Life in the Fast Lane

As an architect, I spend my days zooming from home to home on the windblown highways of Rayner Banham's Autopia. If there is one thing I've learned from life in the fast lane, it's that building more car lanes only brings more cars.
This post was published on the now-closed HuffPost Contributor platform. Contributors control their own work and posted freely to our site. If you need to flag this entry as abusive, send us an email.

By Ron Radziner

Give me a billion dollars to expand L.A.'s 405 freeway and I would add light rail, not more carpool lanes. As an architect, I spend my days zooming from home to home on the windblown highways of Rayner Banham's Autopia.

If there is one thing I've learned from life in the fast lane, it's that building more car lanes only brings more cars. I believe that there are many Angelenos who would agree with me and here's why.

First, let's look at the numbers. It will cost just over a billion dollars to build a one-way northbound carpool lane along 10 miles of the 405 freeway. The city's latest light rail project, the Expo Line, cost $932 million to move travelers two ways over an 8.6-mile route from downtown to Culver City.

Therefore, building a carpool lane in both directions is almost twice as expensive as building a light rail line to cover the same distance.

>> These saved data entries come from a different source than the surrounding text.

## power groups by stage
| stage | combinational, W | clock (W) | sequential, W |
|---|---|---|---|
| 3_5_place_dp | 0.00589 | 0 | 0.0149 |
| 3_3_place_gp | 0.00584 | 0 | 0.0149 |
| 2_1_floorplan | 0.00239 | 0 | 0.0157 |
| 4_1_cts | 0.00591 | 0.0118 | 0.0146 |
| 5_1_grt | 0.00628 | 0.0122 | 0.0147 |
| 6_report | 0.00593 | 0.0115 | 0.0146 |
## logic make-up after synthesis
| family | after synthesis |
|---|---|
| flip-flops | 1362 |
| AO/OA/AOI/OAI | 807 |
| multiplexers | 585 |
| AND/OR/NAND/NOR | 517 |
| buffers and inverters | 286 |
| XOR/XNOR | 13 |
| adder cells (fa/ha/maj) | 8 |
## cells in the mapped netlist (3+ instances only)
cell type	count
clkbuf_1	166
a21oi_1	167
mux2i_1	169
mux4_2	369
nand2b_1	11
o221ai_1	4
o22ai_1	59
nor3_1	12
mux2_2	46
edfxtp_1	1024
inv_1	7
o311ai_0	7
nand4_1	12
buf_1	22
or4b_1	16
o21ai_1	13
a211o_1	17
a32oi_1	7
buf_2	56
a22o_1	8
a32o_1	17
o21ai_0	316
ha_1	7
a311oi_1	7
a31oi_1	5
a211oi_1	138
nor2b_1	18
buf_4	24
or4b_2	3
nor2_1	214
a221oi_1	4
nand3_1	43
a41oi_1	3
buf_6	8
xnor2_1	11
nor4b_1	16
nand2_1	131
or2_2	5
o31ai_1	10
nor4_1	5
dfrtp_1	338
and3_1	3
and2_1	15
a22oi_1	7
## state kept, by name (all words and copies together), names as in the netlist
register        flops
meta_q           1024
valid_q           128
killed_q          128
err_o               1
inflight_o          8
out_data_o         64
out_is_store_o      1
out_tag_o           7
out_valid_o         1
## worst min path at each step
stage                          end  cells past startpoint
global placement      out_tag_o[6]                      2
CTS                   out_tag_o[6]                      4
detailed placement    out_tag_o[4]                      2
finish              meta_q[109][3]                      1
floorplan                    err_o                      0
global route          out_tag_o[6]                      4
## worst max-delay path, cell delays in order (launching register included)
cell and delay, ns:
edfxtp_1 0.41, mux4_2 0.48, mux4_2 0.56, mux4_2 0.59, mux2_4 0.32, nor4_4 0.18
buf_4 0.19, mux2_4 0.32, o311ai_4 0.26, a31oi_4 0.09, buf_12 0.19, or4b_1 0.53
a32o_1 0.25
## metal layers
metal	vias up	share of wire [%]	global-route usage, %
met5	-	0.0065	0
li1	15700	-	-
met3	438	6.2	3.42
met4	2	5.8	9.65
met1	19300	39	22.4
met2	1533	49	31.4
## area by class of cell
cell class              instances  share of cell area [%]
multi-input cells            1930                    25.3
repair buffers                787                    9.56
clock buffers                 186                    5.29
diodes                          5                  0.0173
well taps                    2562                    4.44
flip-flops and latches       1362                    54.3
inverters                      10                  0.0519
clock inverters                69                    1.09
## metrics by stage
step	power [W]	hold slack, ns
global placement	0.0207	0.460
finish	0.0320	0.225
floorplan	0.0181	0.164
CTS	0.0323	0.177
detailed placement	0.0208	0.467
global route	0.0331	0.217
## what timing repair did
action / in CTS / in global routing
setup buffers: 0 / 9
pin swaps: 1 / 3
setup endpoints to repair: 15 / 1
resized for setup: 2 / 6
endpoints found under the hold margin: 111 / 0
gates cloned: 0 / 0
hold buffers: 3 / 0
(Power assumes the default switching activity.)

Even worse, between 2000 and 2009, the number of people carpooling dropped by 4.3 percent.

Second, the city is more than capable of adding light rail to freeway corridors, though never enough. Despite the fact that the Green Line, which travels a median of 105 and stops just short of the Los Angeles International Airport, still boasts a ridership of about 43,000 people daily.

Lastly, everyone knows that light rail is good for the environment, but let us also consider what light rail does for the democracy of cities. Light rail brings people from all walks of life face to face. It allows us to explore new parts of the city in the company of others rather than alone in our capsular cruisers.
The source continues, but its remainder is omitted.